Recent fleet impairment charges in the lessor community highlight the asset quality risks impacting leasing companies due to the introduction of newer, more fuel-efficient aircraft, says Fitch Ratings.
"We believe changes in useful life and residual value assumptions for select older and less fuel-efficient aircraft may remain an issue for lessors as they adapt to changes in global airline fleet-plan priorities over the next few years," says Fitch. "We will continue to focus on asset quality risk in this context, while recognising the potential for technological obsolescence and short production runs to impair expected cash flows and residual values for certain older fleet types, particularly four-engine models."
Fitch views increasing exposure to older, uncompetitive aircraft as a "longer-term risk" facing the aircraft leasing industry, which will play out over a number of years.
Accoridng to the ratings agency, if global capacity grows fast enough to absorb the growing number of ageing aircraft in lessor fleets, the ratings impact across the industry will be limited. However, if the secondary market continues to narrow, then ratings of some lessors with greater exposure to older fleets may be pressured.

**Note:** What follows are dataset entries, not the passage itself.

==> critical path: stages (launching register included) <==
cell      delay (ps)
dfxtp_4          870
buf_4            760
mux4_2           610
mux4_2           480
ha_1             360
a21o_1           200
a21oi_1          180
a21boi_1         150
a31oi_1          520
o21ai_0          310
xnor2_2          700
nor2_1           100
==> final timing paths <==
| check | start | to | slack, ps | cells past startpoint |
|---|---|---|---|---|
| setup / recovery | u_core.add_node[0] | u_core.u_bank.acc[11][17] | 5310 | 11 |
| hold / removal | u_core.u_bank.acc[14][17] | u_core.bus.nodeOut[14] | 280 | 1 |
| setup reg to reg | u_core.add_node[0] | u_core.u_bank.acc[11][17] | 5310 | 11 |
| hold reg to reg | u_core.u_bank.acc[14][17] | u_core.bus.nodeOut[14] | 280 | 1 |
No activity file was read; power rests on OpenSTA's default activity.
**src/rtl/vital_pkg.sv**
```systemverilog
// Shared types and constants for the vital_alert_tx emergency-alert transmitter.
package vital_pkg;

  typedef enum logic [1:0] {
    ST_IDLE       = 2'd0,
    ST_SEND       = 2'd1,
    ST_WAIT_CLEAR = 2'd2
  } state_e;

  localparam logic [7:0] HEADER_DEFAULT = 8'hA5;

  // Frame lengths in bytes: header, dose, [seq,] checksum.
  localparam int unsigned FRAME_LEN_BASE = 3;
  localparam int unsigned FRAME_LEN_SEQ  = 4;

endpackage

```
**src/rtl/vital_confirm_ctr.sv**
```systemverilog
// Consecutive-emergency run counter: counts hit samples, clears on a miss or on clr_i,
// and pulses tc_o combinationally on the sample that completes the run.
module vital_confirm_ctr #(
  parameter int unsigned CNT_MAX = 4,
  localparam int unsigned W = $clog2(CNT_MAX + 1)
) (
  input  logic clk,
  input  logic rst_n,
  input  logic clr_i,
  input  logic en_i,
  input  logic hit_i,
  output logic tc_o
);

  logic [W-1:0] cnt_q, cnt_d;

  assign tc_o = en_i && hit_i && (cnt_q == W'(CNT_MAX - 1));

  always_comb begin
    cnt_d = cnt_q;
    if (clr_i) begin
      cnt_d = '0;
    end else if (en_i) begin
      // The terminal sample restarts the run so a later confirmation starts from zero.
      if (!hit_i || tc_o) cnt_d = '0;
      else                cnt_d = cnt_q + W'(1);
    end
  end

  always_ff @(posedge clk or negedge rst_n) begin
    if (!rst_n) cnt_q <= '0;
    else        cnt_q <= cnt_d;
  end

endmodule

```
**src/rtl/vital_alert_tx.sv**
```systemverilog
// Emergency-alert transmitter: confirms a run of emergency samples, sends a checksummed
// frame over valid/ready, and holds alarm until cleared. Optional macro: VITAL_ALERT_SEQ_EN.
module vital_alert_tx
  import vital_pkg::*;
#(
  parameter int unsigned CONFIRM_CNT = 4,
  parameter logic [7:0]  HEADER      = HEADER_DEFAULT
) (
  input  logic       clk,
  input  logic       rst_n,
  input  logic       sample_valid,
  input  logic       emerg,
  input  logic [7:0] o2_dose,
  input  logic       tx_ready,
  output logic       tx_valid,
  output logic [7:0] tx_data,
  output logic       alarm,
  output logic       busy,
  output logic [1:0] dbg_state
);

  // Handshake: a byte moves on a rising edge with tx_valid && tx_ready; while tx_valid
  // is high and tx_ready low, tx_valid and tx_data hold their values unchanged.

`ifdef VITAL_ALERT_SEQ_EN
  localparam int unsigned FRAME_LEN = FRAME_LEN_SEQ;
`else
  localparam int unsigned FRAME_LEN = FRAME_LEN_BASE;
`endif
  localparam logic [1:0] LAST_IDX = 2'(FRAME_LEN - 1);

  state_e     state_q, state_d;
  logic [1:0] idx_q, idx_d;
  logic [7:0] dose_q, dose_d;
  logic [7:0] checksum;
  logic       confirm;
  logic       xfer;
  logic       last_xfer;

  assign xfer      = tx_valid && tx_ready;
  assign last_xfer = xfer && (idx_q == LAST_IDX);
  assign dbg_state = state_q;

  vital_confirm_ctr #(
    .CNT_MAX (CONFIRM_CNT)
  ) u_confirm_ctr (
    .clk   (clk),
    .rst_n (rst_n),
    .clr_i (state_q != ST_IDLE),
    .en_i  (sample_valid && (state_q == ST_IDLE)),
    .hit_i (emerg),
    .tc_o  (confirm)
  );

`ifdef VITAL_ALERT_SEQ_EN
  logic [7:0] seq_q, seq_d;

  assign checksum = HEADER ^ dose_q ^ seq_q;

  always_comb begin
    seq_d = seq_q;
    if (state_q == ST_SEND && last_xfer) seq_d = seq_q + 8'd1;
  end

  always_ff @(posedge clk or negedge rst_n) begin
    if (!rst_n) seq_q <= 8'h00;
    else        seq_q <= seq_d;
  end
`else
  assign checksum = HEADER ^ dose_q;
`endif

  // State register.
  always_ff @(posedge clk or negedge rst_n) begin
    if (!rst_n) state_q <= ST_IDLE;
    else        state_q <= state_d;
  end

  // Next-state logic.
  always_comb begin
    state_d = state_q;
    unique case (state_q)
      ST_IDLE:       if (confirm) state_d = ST_SEND;
      ST_SEND:       if (last_xfer) state_d = ST_WAIT_CLEAR;
      ST_WAIT_CLEAR: if (sample_valid && !emerg) state_d = ST_IDLE;
      default:       state_d = ST_IDLE;
    endcase
  end

  // Output logic.
  always_comb begin
    tx_valid = (state_q == ST_SEND);
    busy     = (state_q == ST_SEND);
    alarm    = (state_q != ST_IDLE);
    tx_data  = 8'h00;
    if (state_q == ST_SEND) begin
      unique case (idx_q)
        2'd0:    tx_data = HEADER;
        2'd1:    tx_data = dose_q;
`ifdef VITAL_ALERT_SEQ_EN
        2'd2:    tx_data = seq_q;
        2'd3:    tx_data = checksum;
`else
        2'd2:    tx_data = checksum;
        2'd3:    tx_data = 8'h00;
`endif
        default: tx_data = 8'h00;
      endcase
    end
  end

  // Byte index and latched dose.
  always_comb begin
    idx_d  = idx_q;
    dose_d = dose_q;
    if (state_q == ST_IDLE && confirm) dose_d = o2_dose;
    if (state_q != ST_SEND)            idx_d  = 2'd0;
    else if (last_xfer)                idx_d  = 2'd0;
    else if (xfer)                     idx_d  = idx_q + 2'd1;
  end

  always_ff @(posedge clk or negedge rst_n) begin
    if (!rst_n) begin
      idx_q  <= 2'd0;
      dose_q <= 8'h00;
    end else begin
      idx_q  <= idx_d;
      dose_q <= dose_d;
    end
  end

endmodule

```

The supply and demand outlook for select widebody aircraft, including the Airbus A340 and Boeing 747-400 fleets, has shifted in recent years as "airline demand for these less fuel-efficient four-engine aircraft has slipped", says Fitch.
"Lessees now have greater opportunities to lower unit costs by adding more competitive twin-engine aircraft, such as the Boeing 787 and Airbus A350, to their fleets."
Also, says Fitch, lessors are finding "more value" in parting out the aircraft and selling parts, particularly engines, versus putting up significant maintenance expenses required to re-lease the assets at lower lease rates.
ILFC took a $1.2 billion non-cash impairment charge in the third quarter after determining that future cash flows for 36 four-engine widebody aircraft in its fleet did not support their previous net book values on the balance sheet. This decision reflected the lessor's view that the holding periods for Airbus A340s and certain Boeing 747-400s would be shorter than 25 years, which is the industry standard. The impairment charge, which comes two years after even larger impairments in 2010 and 2011, represents approximately 3.5% of ILFC's net book value, says Fitch.
The ratings agency notes ILFC's ratings continue to reflect "elevated residual value risk", which is driven by the relative size and age of its fleet.
ILFC currently owns 17 A340-300s and 13 of the larger model A340-600s.
Aircastle also reported a $98 million impairment charge, roughly 2% of net book value. This was driven primarily by a reduction in the useful lives and residual values of six 747-400 converted freighters. "Demand in the freighter market has remained stagnant and capacity has been added, resulting in an imbalance," adds Fitch, adding: "Aircastle's exposure to this segment is unique among the major aircraft lessors."